Material for this task Start Marker

Source: an optimization exercise on an open RTL-to-GDS flow (aim: small area and a short achievable clock period). Production flows keep margins and buffers that such runs may drop. At most, simulation tests tie the RTL to the original design; equivalence was not proved. Power and IR drop assume default switching activity.

==> juniper: inputs <==
==> flow/design.v <==
`timescale 1ns/10ps
module CS(Y, X, reset, clk);
input clk, reset;
input [7:0] X;
output [9:0] Y;
reg [7:0] w [1:9];      
reg [7:0] M;            
reg [3:0] R;            
reg [35:0] g;           
function integer idx;   
    input integer i, j;
    idx = (i - 1) * 9 - (i * (i - 1)) / 2 + (j - i) - 1;
endfunction
function [8:0] divmod9;
    input [7:0] v;
    reg [4:0] q;
    reg [7:0] r;
    begin
        q = v / 9;
        r = v - q * 9;
        divmod9 = {q, r[3:0]};
    end
endfunction
wire [4:0] qx, q9;
wire [3:0] rx, r9;
assign {qx, rx} = divmod9(X);
assign {q9, r9} = divmod9(w[9]);
wire signed [5:0] t = $signed({2'b0, R}) + $signed({2'b0, rx}) - $signed({2'b0, r9});
wire t_neg = t[5];
wire t_big = !t[5] && (t >= 6'sd9);
wire [3:0] R_nxt = t_neg ? t[3:0] + 4'd9 : t_big ? t[3:0] - 4'd9 : t[3:0];
wire [7:0] M_nxt = M - {3'd0, q9} + {3'd0, qx} + {{7{t_neg}}, t_neg | t_big};
reg [35:0] G;           
reg [8:0] q, sel;
reg [7:0] A;
integer i, j;
always @* begin
    G = g;
    for (j = 2; j <= 9; j = j + 1) G[idx(1, j)] = (w[1] >= w[j]);
    for (i = 1; i <= 9; i = i + 1) q[i-1] = (w[i] <= M);
    for (i = 1; i <= 9; i = i + 1) begin
        sel[i-1] = q[i-1];
        for (j = 1; j <= 9; j = j + 1)
            if (j < i) sel[i-1] = sel[i-1] & (~q[j-1] | ~G[idx(j, i)]);
            else if (j > i) sel[i-1] = sel[i-1] & (~q[j-1] | G[idx(i, j)]);
    end
    A = 8'd0;
    for (i = 1; i <= 9; i = i + 1) A = A | (w[i] & {8{sel[i-1]}});
end
wire [11:0] S = {M, 3'd0} + {4'd0, M} + {8'd0, R};
wire [12:0] YS = {1'b0, S} + {2'b0, A, 3'd0} + {5'd0, A};
assign Y = YS[12:3];
always @(posedge clk) begin
    if (reset) begin
        M <= 8'd0;
        R <= 4'd0;
        for (i = 1; i <= 9; i = i + 1) w[i] <= 8'd0;
    end else begin
        M <= M_nxt;
        R <= R_nxt;
        w[1] <= X;
        for (i = 2; i <= 9; i = i + 1) w[i] <= w[i-1];
    end
    for (i = 1; i <= 7; i = i + 1)
        for (j = i + 1; j <= 8; j = j + 1)
            g[idx(i + 1, j + 1)] <= G[idx(i, j)];
end
endmodule
Context: an optimization exercise on an open-source flow, tuned for small area, a short achievable clock period and few clock cycles per item. The choices shown serve that exercise and are no tape-out recipe. At most, simulation tests tie the RTL to the original design; equivalence was not proved. Power and IR drop assume default switching activity.

Design top_without_mem, start of the top module:
module top_without_mem(input dut_run, reset_b, clk,
		       output dut_busy,
		       input[15:0] sram_dut_read_data, wmem_dut_read_data,
		       output[15:0] dut_sram_write_data,
		       output[11:0] dut_sram_write_address, dut_sram_read_address,
		       output[11:0] dut_wmem_read_address, output dut_sram_write_enable
			);
wire m12, m16;
wire [13:0] conv_out;
controller u1(.reset_b(reset_b), .clk(clk), .dut_run(dut_run),
		.input_mdr(sram_dut_read_data), .busy(dut_busy),
		.output_write_en(dut_sram_write_enable),
		.input_mar(dut_sram_read_address),
		.output_mar(dut_sram_write_address),
		.m12(m12), .m16(m16));
pipelined_conv u2(.clk(clk), .input_row(sram_dut_read_data),
		.weights_in(wmem_dut_read_data[8:0]),
		.m12(m12), .m16(m16), .conv_out(conv_out));
assign dut_wmem_read_address = 12'd1;
assign dut_sram_write_data = {2'b0, conv_out};
endmodule
For scale: ~710 cells after synthesis, ~90 flip-flops, roughly 0.0061 mm² of cells after synthesis.
==> flow/config.mk <==
export PLATFORM = sky130hd
export DESIGN_NAME = top_without_mem
export DESIGN_NICKNAME = top_without_mem
export VERILOG_FILES = /design/flow/design.v
export SDC_FILE = /design/flow/constraint.sdc
export NUM_CORES = 4
export LEC_CHECK = 0
export CAP_MARGIN = 20
export CORE_MARGIN = 2
export CORE_UTILIZATION = 60
export SETUP_SLACK_MARGIN = 4.2
export SLEW_MARGIN = 20
==> flow/constraint.sdc <==
create_clock -name core_clock -period 6.5 [get_ports {clk}]
set_input_delay 1.3000 -clock core_clock [delete_from_list [all_inputs] [get_ports {clk}]]
set_output_delay 1.3000 -clock core_clock [all_outputs]
set_load 0.01 [all_outputs]
standard.sh (not shown) runs the stock make flow with config.mk's settings and CLKGATE_MAP_FILE= SYNTH_SCRIPT=/design/flow/synth_recipe.tcl, a recipe that flattens the netlist after the stock synthesis.
==> flow/flow/run.sh <==
#!/bin/bash
# The standard layout, with plain buffers (not delay cells) on the ports.
set -euo pipefail
export BUFFER_PORTS_ARGS="-buffer_cell sky130_fd_sc_hd__buf_2"
bash standard.sh > standard.log 2>&1
The first run produced a clean layout.
==> next run, changes <==
==> flow/run.sh (new file) <==
#!/bin/bash
# synth_recipe.tcl (not shown) runs the flow's synth.tcl, then flattens the netlist and writes it again
# the make line also repeats each setting of config.mk as NAME=value (left out here)
make -C /OpenROAD-flow-scripts/flow DESIGN_CONFIG=/design/flow/config.mk WORK_HOME=/design/flow/orfs CLKGATE_MAP_FILE= SYNTH_SCRIPT=/design/flow/synth_recipe.tcl finish
CORE_UTILIZATION = 40   (was 60)
SETUP_SLACK_MARGIN = 4.3   (was 4.2)
removed: flow/flow/run.sh
removed: flow/standard.sh
After rerunning: Wire length climbs by about a fifth. Global-route usage drops by 7.2 points. Sequential share of layout area drops by 3.0 points. Via count climbs by a few percent.
This is an optimization exercise on Yosys and OpenROAD, whose aim is small area, a short achievable clock period and few clock cycles, not a production implementation.
In this exercise RTL edits were held to simulation tests only and were not proved equivalent to the original.
Power and IR drop assume default switching activity.

<file path="config.mk">
export PLATFORM = sky130hd
export DESIGN_NAME = DT
export DESIGN_NICKNAME = DT
export VERILOG_FILES = /design/flow/design.v
export SDC_FILE = /design/flow/constraint.sdc
export NUM_CORES = 4
export LEC_CHECK = 0
export CAP_MARGIN = 20
export CORE_MARGIN = 2
export CORE_UTILIZATION = 40
export CTS_BUF_LIST = sky130_fd_sc_hd__clkbuf_8
export CTS_CLUSTER_SIZE = 40
export PLACE_DENSITY = 0.85
export SETUP_SLACK_MARGIN = 2.2
export SLEW_MARGIN = 20
</file>
<file path="constraint.sdc">
create_clock -name core_clock -period 5.0 [get_ports {clk}]
set_input_delay 1.0000 -clock core_clock [delete_from_list [all_inputs] [get_ports {clk}]]
set_output_delay 1.0000 -clock core_clock [all_outputs]
set_load 0.01 [all_outputs]
</file>
<file path="design.v">
`timescale 1ns/10ps
module DT(
	input 			clk,
	input			reset,
	output	reg		done ,
	output	reg		sti_rd ,
	output	reg 	[9:0]	sti_addr ,
	input		[15:0]	sti_di,
	output	reg		res_wr ,
	output	reg		res_rd ,
	output	reg 	[13:0]	res_addr ,
	output		[7:0]	res_do,
	input		[7:0]	res_di,
	output  reg fwpass_finish
	);
localparam OP_INIT  = 3'd0;
localparam OP_W     = 3'd1;    
localparam OP_RD    = 3'd2;    
localparam OP_FETCH = 3'd3;    
localparam OP_F     = 3'd4;    
localparam OP_FIX   = 3'd5;    
localparam OP_DONE  = 3'd6;
reg [2:0] op;
reg       bwd;
reg [1:0] slot;           
reg [5:0] far, mid, near;
reg       vf, vm, vn;
reg [5:0] rdo;
reg       pred;
reg       nb;             
reg       la_any, la_more, la_adj, pos0;
reg [3:0] la_nx;          
assign res_do = {2'b00, rdo};
wire [6:0] arow = res_addr[13:7];
wire [6:0] acol = res_addr[6:0];
wire [3:0] apos = res_addr[3:0];
wire [5:0] di = res_di[5:0];
wire       c_fr = far < rdo;
wire       c_mr = mid < rdo;
wire       c_mf = mid < far;
wire       sel_r = !c_fr && !c_mr;
wire       sel_f = !sel_r && !c_mf;
wire [5:0] mk = sel_r ? rdo : (sel_f ? far : mid);        
wire [5:0] rdo1 = (&rdo) ? rdo : rdo + 6'd1;
wire [5:0] far1 = (&far) ? far : far + 6'd1;
wire [5:0] mid1 = (&mid) ? mid : mid + 6'd1;
wire [5:0] mk1 = sel_r ? rdo1 : (sel_f ? far1 : mid1);
wire [5:0] di1 = di + 6'd1;                              
wire       flt = di < rdo;
wire       fgt = rdo < di;
wire       dlt = flt && (di < far) && (di < mid);
wire [5:0] m1 = dlt ? di1 : mk1;
wire       mz = (mk == 6'd0) || (di == 6'd0);
wire       zks = (vm && mid == 6'd0) || (vn && near == 6'd0);
wire [1:0] s0 = !vm ? 2'd0 : !vn ? 2'd1 : 2'd2;
wire [6:0] rowp1 = arow + 7'd1;
wire [6:0] rowm1 = arow - 7'd1;
wire [6:0] colp1 = acol + 7'd1;
wire [6:0] colp2 = acol + 7'd2;
wire [6:0] colm1 = acol - 7'd1;
wire [6:0] colm2 = acol - 7'd2;
wire [6:0] colps = (s0 == 2'd0) ? acol : (s0 == 2'd1) ? colp1 : colp2;
wire [6:0] colms = (s0 == 2'd0) ? acol : (s0 == 2'd1) ? colm1 : colm2;
wire [15:0] bits;                        
genvar gi;
generate for (gi = 0; gi < 16; gi = gi + 1) begin : g_bits
	assign bits[gi] = sti_di[15-gi];
end endgenerate
wire [3:0] nbi = (op == OP_W) ? apos + 4'd2 : apos;
wire       nb_n = bits[nbi];
wire inter_n = (arow != 7'd0) && (arow != 7'd127) && (acol <= 7'd125);
wire objn = inter_n && nb;
wire [15:0] meff = bits & {bits[14:0], 1'b1};
wire [15:0] msh = {meff[14:0], 1'b0};
wire        refresh = sti_rd;           
integer k;
reg [15:0] below;
always @(*) begin
	for (k = 0; k < 16; k = k + 1) below[k] = refresh || (k < la_nx);
end
wire [15:0] cand = meff & below;
wire [7:0] a1, m1t, i1;
wire [3:0] a2, m2; wire [7:0] i2;
wire [1:0] a3, m3; wire [5:0] i3;
generate for (gi = 0; gi < 8; gi = gi + 1) begin : g_t1
	assign a1[gi] = cand[2*gi+1] | cand[2*gi];
	assign m1t[gi] = cand[2*gi+1] & cand[2*gi];
	assign i1[gi] = cand[2*gi+1];
end endgenerate
generate for (gi = 0; gi < 4; gi = gi + 1) begin : g_t2
	assign a2[gi] = a1[2*gi+1] | a1[2*gi];
	assign m2[gi] = m1t[2*gi+1] | m1t[2*gi] | (a1[2*gi+1] & a1[2*gi]);
	assign i2[2*gi+1] = a1[2*gi+1];
	assign i2[2*gi] = a1[2*gi+1] ? i1[2*gi+1] : i1[2*gi];
end endgenerate
generate for (gi = 0; gi < 2; gi = gi + 1) begin : g_t3
	assign a3[gi] = a2[2*gi+1] | a2[2*gi];
	assign m3[gi] = m2[2*gi+1] | m2[2*gi] | (a2[2*gi+1] & a2[2*gi]);
	assign i3[3*gi+2] = a2[2*gi+1];
	assign i3[3*gi+1:3*gi] = a2[2*gi+1] ? i2[4*gi+3:4*gi+2] : i2[4*gi+1:4*gi];
end endgenerate
wire       s_any = a3[1] | a3[0];
wire       s_more = m3[1] | m3[0] | (a3[1] & a3[0]);
wire [3:0] s_nx = a3[1] ? {1'b1, i3[5:3]} : {1'b0, i3[2:0]};
wire       s_adj = refresh ? (pos0 && meff[15]) : msh[la_nx];
wire       wany = |meff;
reg [2:0] n_op; reg n_bwd; reg [1:0] n_slot;
reg [5:0] n_far, n_mid, n_near; reg n_vf, n_vm, n_vn;
reg [5:0] n_rdo; reg n_pred;
reg [13:0] n_addr; reg n_rd, n_wr, n_srd; reg [9:0] n_saddr; reg n_done, n_fw;
reg mv;                   
reg n_pos0;
reg [2:0] np_op;
reg np_mv, np_one, np_srd, np_done, np_rd, np_wr, np_pos0;
reg [13:0] np_addr;
wire lastw = (sti_addr == 10'd8);
always @(*) begin
	np_op = OP_FETCH; np_mv = 1'b0; np_one = 1'b0; np_srd = 1'b0; np_done = 1'b0;
	np_rd = 1'b0; np_wr = 1'b0; np_addr = res_addr; np_pos0 = pos0;
	if (sti_rd) begin
		if (op == OP_FETCH && !wany) begin
			if (lastw) begin np_op = OP_DONE; np_done = 1'b1; end
			else begin np_srd = 1'b1; np_pos0 = 1'b0; end
		end
	end else if (la_any) begin
		np_mv = 1'b1; np_rd = 1'b1; np_pos0 = (la_nx == 4'd0);
		np_srd = !la_more && !lastw;
		if (la_adj && !zks) begin
			np_op = OP_RD; np_addr = {rowp1, colms};
		end else begin
			np_op = OP_F; np_wr = 1'b1; np_one = 1'b1; np_addr = {sti_addr, la_nx};
		end
	end else if (lastw) begin
		np_op = OP_DONE; np_done = 1'b1;
	end else begin
		np_srd = 1'b1; np_pos0 = 1'b0;
	end
end
wire fix = (op == OP_F) && (res_wr ? flt : fgt);
wire [5:0] rval = (op == OP_F && flt) ? di : rdo;
always @(*) begin
	n_op = op; n_bwd = bwd; n_slot = slot;
	n_far = far; n_mid = mid; n_near = near; n_vf = vf; n_vm = vm; n_vn = vn;
	n_rdo = rdo; n_pred = pred;
	n_addr = res_addr; n_rd = 1'b0; n_wr = 1'b0; n_srd = 1'b0; n_saddr = sti_addr;
	n_done = 1'b0; n_fw = 1'b0; mv = 1'b0; n_pos0 = pos0;
	case (op)
	OP_INIT: begin
		n_bwd = 1'b0; n_op = OP_W; n_wr = 1'b1; n_addr = 14'd0; n_rdo = 6'd0;
		n_saddr = 10'd1; n_vf = 1'b0; n_vm = 1'b0; n_vn = 1'b0;
	end
	OP_W: begin
		if (sti_rd) n_saddr = sti_addr + 10'd1;
		if (res_addr == 14'd16383) begin
			n_op = OP_FETCH; n_bwd = 1'b1; n_srd = 1'b1; n_saddr = 10'd1015;
			n_pred = 1'b1; n_pos0 = 1'b0;
		end else begin
			n_far = mid; n_mid = near; n_vf = vm; n_vm = vn; n_vn = 1'b0;
			if (objn && !(rdo == 6'd0 || zks)) begin
				n_op = OP_RD; n_slot = s0; n_rd = 1'b1;
				n_addr = {rowm1, colps};
			end else begin
				n_op = OP_W; n_wr = 1'b1; n_rdo = {5'd0, objn};
				n_addr = {(acol == 7'd127) ? rowp1 : arow, colp1};
				n_srd = (apos == 4'hd); n_fw = (res_addr == 14'd16382);
			end
		end
	end
	OP_RD: begin
		if (slot == 2'd2) begin
			n_near = di; n_vn = 1'b1;
			n_rdo = m1;
			if (!bwd) begin
				n_op = OP_W; n_wr = 1'b1; n_srd = (apos == 4'hf);
				n_addr = {rowp1, colm1};
			end else begin
				n_op = OP_F; n_rd = 1'b1; n_wr = pred || mz;
				n_addr = {rowm1, colp1};
			end
		end else begin
			if (slot == 2'd0) begin n_far = di; n_vf = 1'b1; end
			else begin n_mid = di; n_vm = 1'b1; end
			n_slot = slot + 2'd1; n_op = OP_RD; n_rd = 1'b1;
			n_addr = {arow, bwd ? colm1 : colp1};
		end
	end
	OP_DONE: begin
		n_done = 1'b1;
	end
	default: begin  
		if (op == OP_F) n_pred = !flt;
		if (fix) begin
			n_op = OP_FIX; n_wr = 1'b1; n_rdo = rval;
		end else begin
			n_op = np_op; n_slot = s0; n_addr = np_addr;
			n_rd = np_rd; n_wr = np_wr; n_srd = np_srd; n_done = np_done;
			n_pos0 = np_pos0; mv = np_mv;
			n_rdo = np_one ? 6'd1 : rval;
			if (np_srd) n_saddr = sti_addr - 10'd1;
			if (np_mv) begin
				n_vn = 1'b0;
				if (la_adj) begin
					n_far = mid; n_mid = near; n_vf = vm; n_vm = vn;
				end else begin
					n_vf = 1'b0; n_vm = 1'b0;
				end
			end
		end
	end
	endcase
end
always @(posedge clk or negedge reset) begin
	if (!reset) begin
		op <= OP_INIT; res_rd <= 1'b0; res_wr <= 1'b0; sti_rd <= 1'b0;
		done <= 1'b0; fwpass_finish <= 1'b0;
	end else begin
		op <= n_op; res_rd <= n_rd; res_wr <= n_wr; sti_rd <= n_srd;
		done <= n_done; fwpass_finish <= n_fw;
	end
end
always @(posedge clk) begin
	bwd <= n_bwd; slot <= n_slot;
	far <= n_far; mid <= n_mid; near <= n_near; vf <= n_vf; vm <= n_vm; vn <= n_vn;
	rdo <= n_rdo; pred <= n_pred; pos0 <= n_pos0;
	res_addr <= n_addr; sti_addr <= n_saddr;
	if (!bwd) begin
		if (op != OP_RD || slot == 2'd2) nb <= nb_n;
	end
	if (bwd && (refresh || mv)) begin
		la_any <= s_any; la_more <= s_more; la_nx <= s_nx; la_adj <= s_adj;
	end
end
endmodule
</file>
<file path="flow/run.sh">
#!/bin/bash
# The standard layout, with the port buffers made from the smallest buffer cell.
set -euo pipefail
bash standard.sh 'BUFFER_PORTS_ARGS=-buffer_cell sky130_fd_sc_hd__buf_1' finish > layout.log 2>&1
</file>
<file path="standard.sh">
#!/bin/bash
# synth_recipe.tcl (not shown) runs the flow's synth.tcl, then flattens the netlist and writes it again
# the make line also repeats each setting of config.mk as NAME=value (left out here)
make -C /OpenROAD-flow-scripts/flow DESIGN_CONFIG=/design/flow/config.mk WORK_HOME=/design/flow/orfs CLKGATE_MAP_FILE= SYNTH_SCRIPT=/design/flow/synth_recipe.tcl "${@:-finish}"
</file>
==> results of run 1 <==
[metrics by stage]
stage / utilization (%) / instance area [um2] / worst slack, ns / hold slack (ns)
3_3_place_gp: 43.1 / 7430 / 1.10 / 0.535
3_5_place_dp: 43.1 / 7430 / 1.07 / 0.545
2_1_floorplan: - / 7120 / 2.14 / 0.518
6_report: 46.9 / 8080 / 2.14 / 0.526
5_1_grt: 46.9 / 8080 / 2.07 / 0.569
4_1_cts: 45.9 / 7920 / 2.15 / 0.530
[cells in the final DEF (no fill, tap or decap), drive strengths merged, types with 14 or more instances in the layout]
master / count
a21oi: 51
buf: 84
edfxtp: 63
ha: 54
inv: 41
mux2i: 25
nand2: 104
nand3: 45
nand4: 18
nor2: 49
nor3: 23
o21ai: 62
xnor2: 26
xor2: 14
[final timing paths]
path,end,slack [ns],cells past startpoint
max in group asynchronous,op[1],4.14,1
min,sti_rd,0.53,1
max,res_addr[11],2.14,12
min in group core_clock,mid[4],0.58,2
max reg2reg,nb,2.22,7
min reg2reg,mid[4],0.58,2
[state kept, by name, indices dropped and copies added (netlist names), 2 cells and up]
register / cells
op: 3
near: 6
slot: 2
mid: 6
sti_addr: 10
res_addr: 14
far: 6
rdo: 6
la_nx: 4
[layer usage]
metal / routed length (um) / GRT usage (%)
met1: 8650 / 29.7
met2: 10300 / 36.2
met3: 2120 / 4.03
met4: 690 / 9.26
met5: 0 / 0
[layout make-up]
cell class / count / share of cell area [%]
Clock inverter: 7 / 0.789
Clock buffer: 9 / 1.53
Timing Repair inverter: 1 / 0.0619
Tap cell: 225 / 3.48
Sequential cell: 71 / 25.9
Timing Repair Buffer: 84 / 6.05
Multi-Input combinational cell: 679 / 59.9
Inverter: 43 / 2.29
[worst max-delay path: stages]
cell and delay [ns]:
buf_6 0.09, buf_8 0.13, inv_12 0.05, ha_4 0.18
nor2b_4 0.11, o21a_1 0.19, o21bai_2 0.21, a21o_1 0.20
and3_4 0.22, o221ai_4 0.14, a211oi_4 0.25, buf_12 0.16
[what timing repair did]
action,CTS,global route
hold endpoints to repair,0,0
gates cloned,1,1
pin swaps,9,11
endpoints found under the setup margin,77,69
setup buffers,16,6
resized for setup,36,22
[power by group through the flow]
stage	logic (uW)	clock network [uW]	registers, uW
6_report	3990	463	1720
5_1_grt	4340	486	1760
4_1_cts	3690	464	1700
3_5_place_dp	3350	0	1720
3_3_place_gp	3230	0	1710
2_1_floorplan	2740	0	1440
[cell families (layout without fill, tap and decap cells)]
kind of cell | Yosys count | count (layout)
AOI/OAI and AO/OA | 231 | 231
and+or+nand+nor | 315 | 316
muxes | 36 | 36
DFF | 71 | 71
xor gates and xnor gates | 40 | 40
buffers and inverters | 90 | 144
other | 1 | 2
adders and majority gates | 54 | 54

Material for this task End Marker

The problem =>
Nothing but a number is wanted here: the count of lines in the listing with the word "removed".

Completed exercise =>
2